Enumclaw Junior High To Drop Chieftain Mascot

ENUMCLAW - Chieftains no more.

Ending a tradition dating to the 1950s, Enumclaw Junior High School has been ordered to stop using a mascot that some Native Americans view as racist.

Enumclaw may be the first school district in Washington to replace a school mascot since the state Board of Education asked all districts last fall to review the appropriateness of their school names, nicknames and mascots.

In scrapping the Chieftains moniker, the Enumclaw School Board overrode a recommendation by the school's principal and a survey saying a majority of students and community members wished to keep the mascot.

The mascot is portrayed as a Plains Indian wearing a full headdress.

The School Board voted unanimously May 16 to replace the mascot after hearing a plea from three Native Americans.

"We shouldn't any longer be subjected to this kind of mockery," said one of the three, Muckleshoot Indian Sharon Calvert. "Any use of a mascot is a stereotype and offensive to our culture."

Calvert was an Enumclaw Junior High student in the late 1950s when the school replaced the old Hornets mascot with the Chieftains to avoid confusion with Enumclaw High, which also used the Hornet motif.

A new mascot has not been picked.

Students had mixed reactions.

Miriam Smith, secretary of the student government, said she was unaware of any students who were unhappy with the old mascot.

"I feel bad that people feel offended by it," she said.

Eighth-grader Maggin Kirkland, a Muckleshoot, said she didn't think much about the mascot until the Native American Heritage Club began to discuss it last fall. Then she became offended by the Indian-style dances some students performed after touchdowns at football games.

The dances have been discouraged by school staff members.

Brandi Drake, president of the Native-American club, had no objection to the mascot.
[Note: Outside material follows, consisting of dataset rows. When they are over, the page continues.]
## src/rtl/ex_div_pkg.sv

```systemverilog
// Shared types and codes for the execute stage with iterative divider.
// Holds bus widths, aluop/alusel encodings, divider state encoding and
// a small helper that classifies divide opcodes.
package ex_div_pkg;

    localparam int unsigned DATA_W     = 32;
    localparam int unsigned DIV_CYCLES = DATA_W;
    localparam int unsigned CNT_W      = $clog2(DIV_CYCLES);
    localparam int unsigned REG_ADDR_W = 5;
    localparam int unsigned ALUOP_W    = 8;
    localparam int unsigned ALUSEL_W   = 3;

    typedef logic [DATA_W-1:0]     reg_bus_t;
    typedef logic [ALUOP_W-1:0]    alu_op_t;
    typedef logic [ALUSEL_W-1:0]   alu_sel_t;
    typedef logic [REG_ADDR_W-1:0] reg_addr_t;

    localparam logic     RST_ENABLE = 1'b1;
    localparam reg_bus_t ZERO_WORD  = '0;

    // aluop codes
    localparam alu_op_t EXE_NOP_OP  = 8'b0000_0000;
    localparam alu_op_t EXE_AND_OP  = 8'b0010_0100;
    localparam alu_op_t EXE_OR_OP   = 8'b0010_0101;
    localparam alu_op_t EXE_XOR_OP  = 8'b0010_0110;
    localparam alu_op_t EXE_NOR_OP  = 8'b0010_0111;
    localparam alu_op_t EXE_SLL_OP  = 8'b0111_1100;
    localparam alu_op_t EXE_SRL_OP  = 8'b0000_0010;
    localparam alu_op_t EXE_SRA_OP  = 8'b0000_0011;
    localparam alu_op_t EXE_ADD_OP  = 8'b0010_0000;
    localparam alu_op_t EXE_ADDU_OP = 8'b0010_0001;
    localparam alu_op_t EXE_SUB_OP  = 8'b0010_0010;
    localparam alu_op_t EXE_SUBU_OP = 8'b0010_0011;
    localparam alu_op_t EXE_SLT_OP  = 8'b0010_1010;
    localparam alu_op_t EXE_SLTU_OP = 8'b0010_1011;
    localparam alu_op_t EXE_DIV_OP  = 8'b0001_1010;
    localparam alu_op_t EXE_DIVU_OP = 8'b0001_1011;

    // alusel result classes
    localparam alu_sel_t EXE_RES_NOP   = 3'b000;
    localparam alu_sel_t EXE_RES_LOGIC = 3'b001;
    localparam alu_sel_t EXE_RES_SHIFT = 3'b010;
    localparam alu_sel_t EXE_RES_ARITH = 3'b100;

    typedef enum logic [1:0] {
        DIV_FREE = 2'b00,
        DIV_ON   = 2'b01,
        DIV_END  = 2'b10
    } div_state_e;

    function automatic logic is_div_op(input alu_op_t op);
        return (op == EXE_DIV_OP) || (op == EXE_DIVU_OP);
    endfunction

endpackage

```

## src/rtl/ex_div_if.sv

```systemverilog
// id/ex -> ex -> ex/mem signal bundle for the execute stage.
// master: decode/pipeline-control side (drives operation, reads results).
// slave : execute stage (reads operation, drives writeback/HI-LO/stall).
interface ex_div_if;
    import ex_div_pkg::*;

    alu_op_t   aluop_i;
    alu_sel_t  alusel_i;
    reg_bus_t  reg1_i;
    reg_bus_t  reg2_i;
    reg_addr_t wd_i;
    logic      wreg_i;
    logic      annul_i;

    reg_addr_t wd_o;
    logic      wreg_o;
    reg_bus_t  wdata_o;
    logic      whilo_o;
    reg_bus_t  hi_o;
    reg_bus_t  lo_o;
    logic      stallreq_o;

    modport master (
        output aluop_i, alusel_i, reg1_i, reg2_i, wd_i, wreg_i, annul_i,
        input  wd_o, wreg_o, wdata_o, whilo_o, hi_o, lo_o, stallreq_o
    );

    modport slave (
        input  aluop_i, alusel_i, reg1_i, reg2_i, wd_i, wreg_i, annul_i,
        output wd_o, wreg_o, wdata_o, whilo_o, hi_o, lo_o, stallreq_o
    );

endinterface

```

## src/rtl/ex_div_div.sv

```systemverilog
// Iterative radix-2 restoring divider, one quotient bit per cycle.
// Ports: clk, rst (sync, active-high); signed_div selects DIV vs DIVU;
// opdata1 dividend, opdata2 divisor; start requests a divide while idle;
// annul aborts back to idle. result = {remainder, quotient}, valid while
// ready is high (one cycle, the END state).
module ex_div_div
    import ex_div_pkg::*;
(
    input  logic        clk,
    input  logic        rst,
    input  logic        signed_div,
    input  reg_bus_t    opdata1,
    input  reg_bus_t    opdata2,
    input  logic        start,
    input  logic        annul,
    output logic [2*DATA_W-1:0] result,
    output logic        ready
);

    div_state_e       state_q, state_d;
    reg_bus_t         rem_q;
    reg_bus_t         quo_q;
    reg_bus_t         dvs_q;
    logic [CNT_W-1:0] cnt_q;
    logic             neg_q_q;
    logic             neg_r_q;

    logic             last_iter;
    logic             div_zero;
    logic [DATA_W:0]  rem_shift;
    logic [DATA_W:0]  diff;
    reg_bus_t         rem_nx;
    reg_bus_t         quo_nx;
    reg_bus_t         q_fix;
    reg_bus_t         r_fix;
    reg_bus_t         abs1;
    reg_bus_t         abs2;

    assign last_iter = (cnt_q == CNT_W'(DIV_CYCLES - 1));
    assign div_zero  = (opdata2 == ZERO_WORD);

    // State register
    always_ff @(posedge clk) begin
        if (rst == RST_ENABLE) state_q <= DIV_FREE;
        else                   state_q <= state_d;
    end

    // Next-state logic
    always_comb begin
        state_d = state_q;
        case (state_q)
            DIV_FREE: begin
                if (start && !annul) state_d = div_zero ? DIV_END : DIV_ON;
            end
            DIV_ON: begin
                if (annul)          state_d = DIV_FREE;
                else if (last_iter) state_d = DIV_END;
            end
            DIV_END:  state_d = DIV_FREE;
            default:  state_d = DIV_FREE;
        endcase
    end

    // One restoring step plus sign correction of the step's outcome
    always_comb begin
        rem_shift = {rem_q, quo_q[DATA_W-1]};
        diff      = rem_shift - {1'b0, dvs_q};
        // Borrow out means the trial subtraction failed: keep the shifted remainder
        if (!diff[DATA_W]) begin
            rem_nx = diff[DATA_W-1:0];
            quo_nx = {quo_q[DATA_W-2:0], 1'b1};
        end else begin
            rem_nx = rem_shift[DATA_W-1:0];
            quo_nx = {quo_q[DATA_W-2:0], 1'b0};
        end
        q_fix = neg_q_q ? (~quo_nx + DATA_W'(1)) : quo_nx;
        r_fix = neg_r_q ? (~rem_nx + DATA_W'(1)) : rem_nx;
        abs1  = (signed_div && opdata1[DATA_W-1]) ? (~opdata1 + DATA_W'(1)) : opdata1;
        abs2  = (signed_div && opdata2[DATA_W-1]) ? (~opdata2 + DATA_W'(1)) : opdata2;
    end

    // Operand latch, iteration and result capture
    always_ff @(posedge clk) begin
        if (rst == RST_ENABLE) begin
            rem_q   <= '0;
            quo_q   <= '0;
            dvs_q   <= '0;
            cnt_q   <= '0;
            neg_q_q <= 1'b0;
            neg_r_q <= 1'b0;
            result  <= '0;
            ready   <= 1'b0;
        end else begin
            ready <= (state_d == DIV_END);
            case (state_q)
                DIV_FREE: begin
                    cnt_q <= '0;
                    if (start && !annul) begin
                        if (div_zero) begin
                            result <= '0;
                        end else begin
                            rem_q   <= '0;
                            quo_q   <= abs1;
                            dvs_q   <= abs2;
                            neg_q_q <= signed_div && (opdata1[DATA_W-1] ^ opdata2[DATA_W-1]);
                            neg_r_q <= signed_div && opdata1[DATA_W-1];
                        end
                    end
                end
                DIV_ON: begin
                    if (!annul) begin
                        rem_q <= rem_nx;
                        quo_q <= quo_nx;
                        cnt_q <= cnt_q + CNT_W'(1);
                        if (last_iter) result <= {r_fix, q_fix};
                    end
                end
                default: cnt_q <= '0;
            endcase
        end
    end

endmodule

```

## src/rtl/ex_div.sv

```systemverilog
// Execute stage: combinational logic/shift/arith ALU with ADD/SUB overflow
// write suppression, plus an iterative divider for DIV/DIVU that raises a
// stall until the quotient is ready.
// Ports: clk, rst (sync, active-high); bus (ex_div_if.slave) carries the
// id/ex operation and operands in, and the GPR writeback triple, HI/LO
// write and stall request out. All outputs are forced to 0 while in reset.
module ex_div
    import ex_div_pkg::*;
(
    input  logic    clk,
    input  logic    rst,
    ex_div_if.slave bus
);

    reg_bus_t             logic_res;
    reg_bus_t             shift_res;
    reg_bus_t             arith_res;
    reg_bus_t             reg2_mux;
    reg_bus_t             sum;
    logic [4:0]           shamt;
    logic                 is_sub;
    logic                 ovf;
    logic                 div_op;
    logic                 signed_div;
    logic                 div_ready;
    logic [2*DATA_W-1:0]  div_result;
    logic                 whilo;

    assign div_op     = is_div_op(bus.aluop_i);
    assign signed_div = (bus.aluop_i == EXE_DIV_OP);

    ex_div_div u_div (
        .clk        (clk),
        .rst        (rst),
        .signed_div (signed_div),
        .opdata1    (bus.reg1_i),
        .opdata2    (bus.reg2_i),
        .start      (div_op),
        .annul      (bus.annul_i),
        .result     (div_result),
        .ready      (div_ready)
    );

    // Single-cycle ALU result classes
    always_comb begin
        shamt     = bus.reg1_i[4:0];
        is_sub    = (bus.aluop_i == EXE_SUB_OP)  || (bus.aluop_i == EXE_SUBU_OP) ||
                    (bus.aluop_i == EXE_SLT_OP)  || (bus.aluop_i == EXE_SLTU_OP);
        reg2_mux  = is_sub ? (~bus.reg2_i + DATA_W'(1)) : bus.reg2_i;
        sum       = bus.reg1_i + reg2_mux;
        // Signed overflow: same-sign addends producing an opposite-sign sum
        ovf       = ((bus.aluop_i == EXE_ADD_OP) || (bus.aluop_i == EXE_SUB_OP)) &&
                    (bus.reg1_i[DATA_W-1] == reg2_mux[DATA_W-1]) &&
                    (sum[DATA_W-1] != bus.reg1_i[DATA_W-1]);

        logic_res = ZERO_WORD;
        case (bus.aluop_i)
            EXE_OR_OP:  logic_res = bus.reg1_i | bus.reg2_i;
            EXE_AND_OP: logic_res = bus.reg1_i & bus.reg2_i;
            EXE_XOR_OP: logic_res = bus.reg1_i ^ bus.reg2_i;
            EXE_NOR_OP: logic_res = ~(bus.reg1_i | bus.reg2_i);
            default:    logic_res = ZERO_WORD;
        endcase

        shift_res = ZERO_WORD;
        case (bus.aluop_i)
            EXE_SLL_OP: shift_res = bus.reg2_i << shamt;
            EXE_SRL_OP: shift_res = bus.reg2_i >> shamt;
            EXE_SRA_OP: shift_res = reg_bus_t'($signed(bus.reg2_i) >>> shamt);
            default:    shift_res = ZERO_WORD;
        endcase

        arith_res = ZERO_WORD;
        case (bus.aluop_i)
            EXE_ADD_OP, EXE_ADDU_OP,
            EXE_SUB_OP, EXE_SUBU_OP: arith_res = sum;
            EXE_SLT_OP:  arith_res = DATA_W'($signed(bus.reg1_i) < $signed(bus.reg2_i));
            EXE_SLTU_OP: arith_res = DATA_W'(bus.reg1_i < bus.reg2_i);
            default:     arith_res = ZERO_WORD;
        endcase
    end

    // Output mux, stall and HI/LO glue; everything zero while in reset
    always_comb begin
        bus.wd_o       = '0;
        bus.wreg_o     = 1'b0;
        bus.wdata_o    = ZERO_WORD;
        bus.whilo_o    = 1'b0;
        bus.hi_o       = ZERO_WORD;
        bus.lo_o       = ZERO_WORD;
        bus.stallreq_o = 1'b0;
        whilo          = 1'b0;
        if (rst != RST_ENABLE) begin
            bus.wd_o   = bus.wd_i;
            bus.wreg_o = bus.wreg_i && !ovf;
            case (bus.alusel_i)
                EXE_RES_LOGIC: bus.wdata_o = logic_res;
                EXE_RES_SHIFT: bus.wdata_o = shift_res;
                EXE_RES_ARITH: bus.wdata_o = arith_res;
                default:       bus.wdata_o = ZERO_WORD;
            endcase
            // div_ready is high exactly in the END state
            bus.stallreq_o = div_op && !div_ready;
            whilo          = div_op && div_ready && !bus.annul_i;
            bus.whilo_o    = whilo;
            if (whilo) begin
                bus.hi_o = div_result[2*DATA_W-1:DATA_W];
                bus.lo_o = div_result[DATA_W-1:0];
            end
        end
    end

endmodule
```

## src/flat_wrapper.sv

```systemverilog
// flat-port wrapper written by rule: the top's interface ports become plain ports
module ex_div_flat import ex_div_pkg::*;
  (clk, rst, bus_aluop_i, bus_alusel_i, bus_reg1_i, bus_reg2_i, bus_wd_i, bus_wreg_i, bus_annul_i, bus_wd_o, bus_wreg_o, bus_wdata_o, bus_whilo_o, bus_hi_o, bus_lo_o, bus_stallreq_o);
  ex_div_if bus_i ();
  input  logic clk;
  input  logic rst;
  input wire logic [$bits(bus_i.aluop_i)-1:0] bus_aluop_i;
  input wire logic [$bits(bus_i.alusel_i)-1:0] bus_alusel_i;
  input wire logic [$bits(bus_i.reg1_i)-1:0] bus_reg1_i;
  input wire logic [$bits(bus_i.reg2_i)-1:0] bus_reg2_i;
  input wire logic [$bits(bus_i.wd_i)-1:0] bus_wd_i;
  input wire logic [$bits(bus_i.wreg_i)-1:0] bus_wreg_i;
  input wire logic [$bits(bus_i.annul_i)-1:0] bus_annul_i;
  output wire logic [$bits(bus_i.wd_o)-1:0] bus_wd_o;
  output wire logic [$bits(bus_i.wreg_o)-1:0] bus_wreg_o;
  output wire logic [$bits(bus_i.wdata_o)-1:0] bus_wdata_o;
  output wire logic [$bits(bus_i.whilo_o)-1:0] bus_whilo_o;
  output wire logic [$bits(bus_i.hi_o)-1:0] bus_hi_o;
  output wire logic [$bits(bus_i.lo_o)-1:0] bus_lo_o;
  output wire logic [$bits(bus_i.stallreq_o)-1:0] bus_stallreq_o;
  assign bus_i.aluop_i = bus_aluop_i;
  assign bus_i.alusel_i = bus_alusel_i;
  assign bus_i.reg1_i = bus_reg1_i;
  assign bus_i.reg2_i = bus_reg2_i;
  assign bus_i.wd_i = bus_wd_i;
  assign bus_i.wreg_i = bus_wreg_i;
  assign bus_i.annul_i = bus_annul_i;
  assign bus_wd_o = bus_i.wd_o;
  assign bus_wreg_o = bus_i.wreg_o;
  assign bus_wdata_o = bus_i.wdata_o;
  assign bus_whilo_o = bus_i.whilo_o;
  assign bus_hi_o = bus_i.hi_o;
  assign bus_lo_o = bus_i.lo_o;
  assign bus_stallreq_o = bus_i.stallreq_o;
  ex_div u_core (.clk(clk), .rst(rst), .bus(bus_i));
endmodule
```

## config.mk

```make
export PLATFORM = sky130hd
export DESIGN_NAME = ex_div_flat
export DESIGN_NICKNAME = d
export VERILOG_FILES = /design/src/rtl/ex_div_pkg.sv /design/src/rtl/ex_div_if.sv /design/src/rtl/ex_div_div.sv /design/src/rtl/ex_div.sv /design/src/flat_wrapper.sv
export SDC_FILE = /design/constraint.sdc
export NUM_CORES = 1
export LEC_CHECK = 0
export BUFFER_PORTS_ARGS = -buffer_cell sky130_fd_sc_hd__buf_2
export CORE_MARGIN = 8
export CORE_UTILIZATION = 56
export DETAILED_ROUTE_END_ITERATION = 8
export HOLD_SLACK_MARGIN = 0.12
export MAX_ROUTING_LAYER = met4
export PLACE_DENSITY = 0.8
export SLEW_MARGIN = 40
export SYNTH_ARGS = -nofsm -noshare
export SYNTH_HDL_FRONTEND = slang
export SYNTH_SLANG_ARGS = --single-unit
```

## constraint.sdc

```tcl
create_clock -name clk -period 5.51 [get_ports clk]
set_input_delay 0.2755 -clock clk [delete_from_list [all_inputs] [get_ports clk]]
set_output_delay 0.2755 -clock clk [all_outputs]
set_load 0.01 [all_outputs]
```

### Word level (Yosys, flattened, before mapping)

Index checks and enable logic that the tools add are counted.

* register bits after elaboration: 170
* bits in latches: 0
* memory bits (writable): 0
* bits in read-only memories: 0
* output and inout port bits: 104
* word-level logic and storage cells: 124
* memories kept: 0

* add/sub/neg operators: 7
* $mul: 0
* divide/modulo/power cells: 0
* $lt $le $gt $ge: 2
* equal/unequal tests: 28
* shifts and indexed selects: 3
* muxes and demuxes: 38
* bitwise gates (word level): 11
* reduce and logical (&&, ||, !) cells: 26

Operator list (count)
* 2-to-1 mux 32 bit: 17
* one-hot mux 32 bit (3 select lines): 3
* 2-to-1 mux 64 bit: 4
* NOT 32 bit: 5
* adder 32 x 1 -> 32 bit (second input constant): 4
* one-hot mux 32 bit (2 select lines): 2
* one-hot mux 32 bit (4 select lines): 1
* one-hot mux 64 bit (2 select lines): 1
* == test 8 x 6 -> 1 bit (second input constant): 10
* < comparator 32 bit: 2
* subtractor 33 x 32 -> 33 bit: 1
* adder 32 bit: 1
* bitwise AND 32 bit: 1
* logical NOT 32 bit: 1
* bitwise OR 32 bit: 1
* << shifter 32 x 5 -> 32 bit: 1
* >> shifter 32 x 5 -> 32 bit: 1
* >>> shifter 32 x 5 -> 32 bit: 1
* XOR 32 bit: 1
* == test 8 x 2 -> 1 bit (second input constant): 2
* == test 8 x 5 -> 1 bit (second input constant): 2
* logical AND 1 bit: 10
* != test 2 bit (second input constant): 5
* == test 8 x 7 -> 1 bit (second input constant): 1
* other kinds (24): 37

### Depth between registers and ports, before layout

* depth after elaboration: 11
* mapped depth: 29

### Modules after synthesis

From an unflattened synthesis, not the netlist that was laid out.

* cell total of the unflattened synthesis: 2882
* area total of the unflattened synthesis: 21375.5 um^2

Modules (own cells, without submodules)
* ex_div_div: times used 1, cells an instance 1549, area an instance 11476.0 um^2, seq. area each 3403.3 um^2
* ex_div: times used 1, cells an instance 1333, area an instance 9899.5 um^2, seq. area each 0.0 um^2

### Worst setup path after synthesis

Ideal clock, no wire load.

* kind: reg2reg
* start: register u_core.u_div.quo_q[31]
* end: register u_core.u_div.result[62]
* setup time: 0.126 ns
* arrival time: 5.691 ns
* data required time: 5.384 ns
* path slack: -0.306 ns
* stages on the path, launching flop included: 25
* path buffers: 3
* clock period less this slack: 5.816 ns
* cells stage by stage: dfxtp_1 -> inv_1 -> ha_1 -> inv_1 -> fa_1 -> a211o_1 -> a211o_1 -> nand3_1 -> a21o_1 -> a21oi_2 -> o21a_1 -> nor3_2 -> buf_2 -> buf_4 -> buf_2 -> mux2i_1 -> ha_1 -> nand2_1 -> or4b_1 -> a2111oi_2 -> nor4_2 -> or4b_1 -> o31ai_1 -> xor2_1 -> o21ai_1

* longest elaborated chain between the ends: 8

RTL lines
* start: declaration: RTL line ex_div_div.sv:22 `reg_bus_t quo_q;`
* start signal: assignment: RTL line ex_div_div.sv:103 `quo_q <= abs1;`
* start signal: assignment: RTL line ex_div_div.sv:113 `quo_q <= quo_nx;`
* subtractor 33 x 32 -> 33 bit: RTL line ex_div_div.sv:67 `diff = rem_shift - {1'b0, dvs_q};`
* 2-to-1 mux 32 bit *: RTL line ex_div_div.sv:69 `if (!diff[DATA_W]) begin`
* NOT 32 bit: RTL line ex_div_div.sv:77 `r_fix = neg_r_q ? (~rem_nx + DATA_W'(1)) : rem_nx;`
* adder 32 x 1 -> 32 bit: RTL line ex_div_div.sv:77
* 2-to-1 mux 32 bit *: RTL line ex_div_div.sv:77
* 2-to-1 mux 64 bit *: RTL line ex_div_div.sv:115 `if (last_iter) result <= {r_fix, q_fix};`
* 2-to-1 mux 64 bit *: RTL line ex_div_div.sv:111 `if (!annul) begin`
* one-hot mux 64 bit (2 select lines) *: RTL line ex_div_div.sv:95 `case (state_q)`
* end signal: assignment: RTL line ex_div_div.sv:115
* end: declaration: RTL line ex_div_div.sv:16 `output logic [2*DATA_W-1:0] result,`

Mark *: on every way between the ends. The rest lies on a longest branch, timed or not. The select of a mux whose other input is x is not followed.
A chain may end at the register's enable or synchronous reset.

### Worst setup path in the final report

* start: input bus_reg2_i[3]
* end: output bus_wdata_o[29]

* longest elaborated chain between the ends: 7
* elaborated cells on any way between the ends: 11
* those cells by class: add/sub (2); shift (3); mux (5); bitwise (1)

RTL lines
* start: declaration: RTL line flat_wrapper.sv:10 `input wire logic [$bits(bus_i.reg2_i)-1:0] bus_reg2_i;`
* NOT 32 bit: RTL line ex_div.sv:49 `reg2_mux = is_sub ? (~bus.reg2_i + DATA_W'(1)) : bus.reg2_i;`
* adder 32 x 1 -> 32 bit: RTL line ex_div.sv:49
* 2-to-1 mux 32 bit: RTL line ex_div.sv:49
* adder 32 bit: RTL line ex_div.sv:50 `sum = bus.reg1_i + reg2_mux;`
* one-hot mux 32 bit (3 select lines): RTL line ex_div.sv:74 `case (bus.aluop_i)`
* one-hot mux 32 bit (3 select lines) *: RTL line ex_div.sv:96 `case (bus.alusel_i)`
* 2-to-1 mux 32 bit *: RTL line ex_div.sv:93 `if (rst != RST_ENABLE) begin`
* end: declaration: RTL line flat_wrapper.sv:16 `output wire logic [$bits(bus_i.wdata_o)-1:0] bus_wdata_o;`

Mark *: on every way between the ends. The rest lies on a longest branch, timed or not.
She said it is "not stereotypical but a proud, honorable type mascot. . . . I feel it is honorable for Native Americans to be represented in a positive way."

Bob Eaglestaff, a leader in the movement to scrap Indian mascots, said he did not know of any schools besides Enumclaw Junior High that have taken that step since the state board's resolution. Brier Terrace Junior High dropped the Braves as its mascot in 1991.

But attempts to eliminate Indian mascots elsewhere have led to sharp, even ugly, incidents. Eaglestaff said his wife, a counselor at Meadowdale High School in Lynnwood, received a death threat. Enumclaw Junior High Principal Lea Anna Portmann said the process has been a positive one in her school. "I think our kids understand what the Native Americans were trying to tell us and . . . the Native American students could see it from the other perspective."